Title: The Invisible Life of Addie LaRue
Author: V. E. Schwab
Publisher: Titan Books
Publication Date: 6th October 2020
Ownership: eARC provided by the publisher
Rating: 4.5 rounded up to 5 stars
About the Book
Desperate to escape a small life and the prospect of a stifling marriage, a young woman makes an ill-advised deal to live forever, only to find that she is immediately forgotten by everyone she meets.
Unable to make any mark on the world, Adeline LaRue finds ways of asserting her presence, patiently, whilst every year the devil demands the surrender of her soul.
She lives, if this is a life, for three hundred years, before finally coming across one young man, in a New York bookshop, who does remember her.

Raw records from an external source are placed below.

**src/rtl/codec_cfg_seq_pkg.sv**
```systemverilog
// Shared definitions for the codec configuration sequencer: codec register addresses,
// FSM state and mode encodings, MICPD bit position and the I2C word layout helper.
package codec_cfg_seq_pkg;

  // I2C word layout: {reg_addr[6:0], reg_data[8:0]}
  localparam int unsigned AddrW = 7;
  localparam int unsigned DataW = 9;
  localparam int unsigned WordW = AddrW + DataW;

  // Codec register addresses
  localparam logic [AddrW-1:0] RegLeftLineIn  = 7'h00;
  localparam logic [AddrW-1:0] RegRightLineIn = 7'h01;
  localparam logic [AddrW-1:0] RegLeftHpOut   = 7'h02;
  localparam logic [AddrW-1:0] RegRightHpOut  = 7'h03;
  localparam logic [AddrW-1:0] RegAnalogPath  = 7'h04;
  localparam logic [AddrW-1:0] RegDigitalPath = 7'h05;
  localparam logic [AddrW-1:0] RegPowerDown   = 7'h06;
  localparam logic [AddrW-1:0] RegDigIfFormat = 7'h07;
  localparam logic [AddrW-1:0] RegSampling    = 7'h08;
  localparam logic [AddrW-1:0] RegActive      = 7'h09;
  localparam logic [AddrW-1:0] RegReset       = 7'h0F;

  // MICPD bit inside the power-down register data field
  localparam int unsigned MicpdBit = 1;

  typedef enum logic [2:0] {
    StIdle,
    StInitLoad,
    StR6Load,
    StStart,
    StWait,
    StGap,
    StNext,
    StFail
  } state_e;

  typedef enum logic {
    ModeInit,
    ModeR6
  } mode_e;

  function automatic logic [WordW-1:0] i2c_word(input logic [AddrW-1:0] addr,
                                                 input logic [DataW-1:0] data);
    return {addr, data};
  endfunction

endpackage

```
**src/rtl/codec_cfg_seq_if.sv**
```systemverilog
// Handshake bundle between the configuration sequencer (master) and the shared I2C
// write engine (slave).
//   i2c_Go      master->slave  1-cycle start pulse
//   i2c_Data    master->slave  {reg_addr[6:0], reg_data[8:0]}, stable while the transfer runs
//   i2c_Done    slave->master  1-cycle pulse, transfer finished
//   i2c_Ack_err slave->master  valid with i2c_Done, 1 = NACK
interface codec_cfg_seq_if;
  logic        i2c_Go;
  logic [15:0] i2c_Data;
  logic        i2c_Done;
  logic        i2c_Ack_err;

  modport master (
    output i2c_Go,
    output i2c_Data,
    input  i2c_Done,
    input  i2c_Ack_err
  );

  modport slave (
    input  i2c_Go,
    input  i2c_Data,
    output i2c_Done,
    output i2c_Ack_err
  );
endinterface

```
**src/rtl/codec_cfg_seq_rom.sv**
```systemverilog
// Codec init table: combinational index -> 16-bit I2C word.
//   idx_i   in   4   table index 0..9 (others return 0)
//   word_o  out  16  {reg_addr, reg_data}
// Entry n writes codec register Rn: line-in levels, headphone levels, analog path with mic
// boost and mic input selected, digital path, power-down, I2S 16-bit format, sampling, active.
module codec_cfg_seq_rom
  import codec_cfg_seq_pkg::*;
(
  input  logic [3:0]       idx_i,
  output logic [WordW-1:0] word_o
);

  always_comb begin
    word_o = '0;
    case (idx_i)
      4'd0:    word_o = i2c_word(RegLeftLineIn,  9'h017);  // 0 dB, unmuted
      4'd1:    word_o = i2c_word(RegRightLineIn, 9'h017);
      4'd2:    word_o = i2c_word(RegLeftHpOut,   9'h079);  // 0 dB
      4'd3:    word_o = i2c_word(RegRightHpOut,  9'h079);
      4'd4:    word_o = i2c_word(RegAnalogPath,  9'h015);  // MICBOOST, INSEL=mic, DACSEL
      4'd5:    word_o = i2c_word(RegDigitalPath, 9'h000);
      4'd6:    word_o = i2c_word(RegPowerDown,   9'h000);  // all blocks powered
      4'd7:    word_o = i2c_word(RegDigIfFormat, 9'h002);  // I2S, 16-bit
      4'd8:    word_o = i2c_word(RegSampling,    9'h000);  // normal mode, 48 kHz
      4'd9:    word_o = i2c_word(RegActive,      9'h001);
      default: word_o = '0;
    endcase
  end

endmodule

```
**src/rtl/codec_cfg_seq.sv**
```systemverilog
// Audio-codec configuration sequencer. After reset walks the whole init table over the
// shared I2C write engine; afterwards each Go rewrites only the power-down register with
// MICPD = ~MICB_Power. All requests are serialised so the engine sees a single master.
//   Clk         in   1  system clock
//   Rst_n       in   1  asynchronous active-low reset
//   Go          in   1  1-cycle request to rewrite R6
//   MICB_Power  in   1  1 = mic bias on (MICPD = 0)
//   i2c         master modport of codec_cfg_seq_if (Go/Data out, Done/Ack_err in)
//   Busy        out  1  a sequence is in progress
//   Cfg_Done    out  1  1-cycle pulse when a sequence completes
//   Err         out  1  sticky retry-exhaustion flag, cleared when the next sequence starts
module codec_cfg_seq
  import codec_cfg_seq_pkg::*;
#(
  parameter int unsigned NUM_REGS   = 10,
  parameter int unsigned PD_INDEX   = 6,
  parameter logic [15:0] GAP_CYCLES = 16'd5000,
  parameter int unsigned RETRY_MAX  = 2
) (
  input  logic                   Clk,
  input  logic                   Rst_n,
  input  logic                   Go,
  input  logic                   MICB_Power,
  codec_cfg_seq_if.master        i2c,
  output logic                   Busy,
  output logic                   Cfg_Done,
  output logic                   Err
);

  localparam logic [3:0] LastIdx  = 4'(NUM_REGS - 1);
  localparam logic [3:0] PdIdx    = 4'(PD_INDEX);
  localparam logic [1:0] RetryMax = 2'(RETRY_MAX);

  state_e           state_q, state_d;
  mode_e            mode_q, mode_d;
  logic [3:0]       idx_q, idx_d;
  logic [1:0]       retry_q, retry_d;
  logic             pend_q, pend_d;
  logic [15:0]      gap_q, gap_d;
  logic [WordW-1:0] data_q, data_d;
  logic             err_q, err_d;

  logic [3:0]       rom_idx;
  logic [WordW-1:0] rom_word;
  logic [WordW-1:0] r6_word;
  logic             i2c_go;
  logic             cfg_done;

  // One ROM serves both the init walk and the R6 rewrite.
  assign rom_idx = (state_q == StR6Load) ? PdIdx : idx_q;

  codec_cfg_seq_rom u_rom (
    .idx_i  (rom_idx),
    .word_o (rom_word)
  );

  always_comb begin
    r6_word           = rom_word;
    r6_word[MicpdBit] = ~MICB_Power;
  end

  always_comb begin
    state_d  = state_q;
    mode_d   = mode_q;
    idx_d    = idx_q;
    retry_d  = retry_q;
    pend_d   = pend_q;
    gap_d    = gap_q;
    data_d   = data_q;
    err_d    = err_q;
    i2c_go   = 1'b0;
    cfg_done = 1'b0;

    // Requests arriving while busy collapse into one pending R6 update, serviced from
    // idle with MICB_Power as it is at service time.
    if (Go && (state_q != StIdle)) begin
      pend_d = 1'b1;
    end

    unique case (state_q)
      StIdle: begin
        if (pend_q || Go) begin
          pend_d  = 1'b0;
          err_d   = 1'b0;
          state_d = StR6Load;
        end
      end
      StInitLoad: begin
        data_d  = rom_word;
        retry_d = '0;
        mode_d  = ModeInit;
        state_d = StStart;
      end
      StR6Load: begin
        data_d  = r6_word;
        retry_d = '0;
        mode_d  = ModeR6;
        state_d = StStart;
      end
      StStart: begin
        i2c_go  = 1'b1;
        state_d = StWait;
      end
      StWait: begin
        if (i2c.i2c_Done) begin
          gap_d = '0;
          if (!i2c.i2c_Ack_err) begin
            retry_d = '0;
            state_d = StGap;
          end else if (retry_q < RetryMax) begin
            retry_d = retry_q + 2'd1;
            state_d = StGap;
          end else begin
            state_d = StFail;
          end
        end
      end
      StGap: begin
        // Nonzero retry count means the last attempt was NACKed: reissue the same word.
        if (gap_q >= GAP_CYCLES - 16'd1) begin
          state_d = (retry_q != '0) ? StStart : StNext;
        end else begin
          gap_d = gap_q + 16'd1;
        end
      end
      StNext: begin
        if ((mode_q == ModeR6) || (idx_q == LastIdx)) begin
          cfg_done = 1'b1;
          state_d  = StIdle;
        end else begin
          idx_d   = idx_q + 4'd1;
          state_d = StInitLoad;
        end
      end
      StFail: begin
        err_d   = 1'b1;
        state_d = StIdle;
      end
      default: state_d = StIdle;
    endcase
  end

  always_ff @(posedge Clk or negedge Rst_n) begin
    if (!Rst_n) begin
      state_q <= StInitLoad;
      mode_q  <= ModeInit;
      idx_q   <= '0;
      retry_q <= '0;
      pend_q  <= 1'b0;
      gap_q   <= '0;
      data_q  <= '0;
      err_q   <= 1'b0;
    end else begin
      state_q <= state_d;
      mode_q  <= mode_d;
      idx_q   <= idx_d;
      retry_q <= retry_d;
      pend_q  <= pend_d;
      gap_q   <= gap_d;
      data_q  <= data_d;
      err_q   <= err_d;
    end
  end

  assign i2c.i2c_Go   = i2c_go;
  assign i2c.i2c_Data = data_q;
  assign Busy         = (state_q != StIdle);
  assign Cfg_Done     = cfg_done;
  assign Err          = err_q;

endmodule

```
**src/flat_wrapper.sv**
```systemverilog
// flat-port wrapper written by rule: the top's interface ports become plain ports
module codec_cfg_seq_flat import codec_cfg_seq_pkg::*;
#(
  parameter int unsigned NUM_REGS   = 10,
  parameter int unsigned PD_INDEX   = 6,
  parameter logic [15:0] GAP_CYCLES = 16'd5000,
  parameter int unsigned RETRY_MAX  = 2
)
  (Clk, Rst_n, Go, MICB_Power, Busy, Cfg_Done, Err, i2c_i2c_Go, i2c_i2c_Data, i2c_i2c_Done, i2c_i2c_Ack_err);
  codec_cfg_seq_if i2c_i ();
  input  logic Clk;
  input  logic Rst_n;
  input  logic Go;
  input  logic MICB_Power;
  output logic Busy;
  output logic Cfg_Done;
  output logic Err;
  output wire logic [$bits(i2c_i.i2c_Go)-1:0] i2c_i2c_Go;
  output wire logic [$bits(i2c_i.i2c_Data)-1:0] i2c_i2c_Data;
  input wire logic [$bits(i2c_i.i2c_Done)-1:0] i2c_i2c_Done;
  input wire logic [$bits(i2c_i.i2c_Ack_err)-1:0] i2c_i2c_Ack_err;
  assign i2c_i2c_Go = i2c_i.i2c_Go;
  assign i2c_i2c_Data = i2c_i.i2c_Data;
  assign i2c_i.i2c_Done = i2c_i2c_Done;
  assign i2c_i.i2c_Ack_err = i2c_i2c_Ack_err;
  codec_cfg_seq #(.NUM_REGS(NUM_REGS), .PD_INDEX(PD_INDEX), .GAP_CYCLES(GAP_CYCLES), .RETRY_MAX(RETRY_MAX)) u_core (.Clk(Clk), .Rst_n(Rst_n), .Go(Go), .MICB_Power(MICB_Power), .i2c(i2c_i), .Busy(Busy), .Cfg_Done(Cfg_Done), .Err(Err));
endmodule
```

The whole of Addie’s story is told in perfectly structured, gloriously slow way. In three hundred years of life, there’s a lot to tell, so buckle in as you are here for this journey. The only reason you will be rushing through this story is because you need to know what happens, what the resolution of this hopeless situation is, and not because the author is rushing you through it. Which is something to be admired in good writing.
It’s a little lyrical, and a little flowery, which might not be to everyone’s taste. But it is told well. And you are swept up from Belle Époque France to modern day New York. And, through the eyes of Addie, and Henry, once he arrives, you are delicately folded up in their lives, their emotions and their despair.
In some ways, this novel is an homage to the enduring nature of art; to the desperate desire so many artists feel not to be forgotten – to write, to paint, to create something that will be seen and appreciated and remembered. (And perhaps the author’s own fears and desires too).
It also has some frighteningly beautiful descriptions of the utter hopelessness and despair that comes with depression, of both fearing and being forgotten, and of never being enough. Schwab certainly has a way of writing that really captures these kinds of emotions, and you also know that she has shaved off so much of herself and spliced it into these pages.
All of that being said, this is also the most gloriously self-absorbed love triangle of a story. Addie describes her relationship with Luc, the green-eyed devil who has sealed her into this pact, as something magnetic, the pair of them drawn to each other. And over three hundred years they are still twisting and dodging each other, both stubbornly fighting for power over the other. And the older she gets, the more like an immortal Addie herself becomes (and idea that I love – can you really stay human if you have eternal life?)
The descriptions of Henry’s depressive episodes are stunning – the boy with a broken heart that feels too deeply. His relationship with Addie, particularly when they realise they have more than expected in common, becomes incredibly intense, but is also the first real thing that Addie has experienced. Or at least, the first human thing. And you know it cannot end well when the devil is involved.
I found the ending of the story a little trite – the very palimpsest that had been referenced more than a few times in the course of the story. But I really don’t know if there was a better way of finishing it. However, I did like the conclusion to Addie’s story, if we can call it that. That, much like the mythic tales of the sun and the moon chasing each other, or Persephone and Hades, there is still this magnetic dance.
This really was a fantastic example of quality writing done well and wrapped up in a powerful, heartstring-pulling story.
I give it 4.5 stars, but happily round this up to 5.
I received an eARC of the book from NetGalley and the publisher in exchange for an honest review.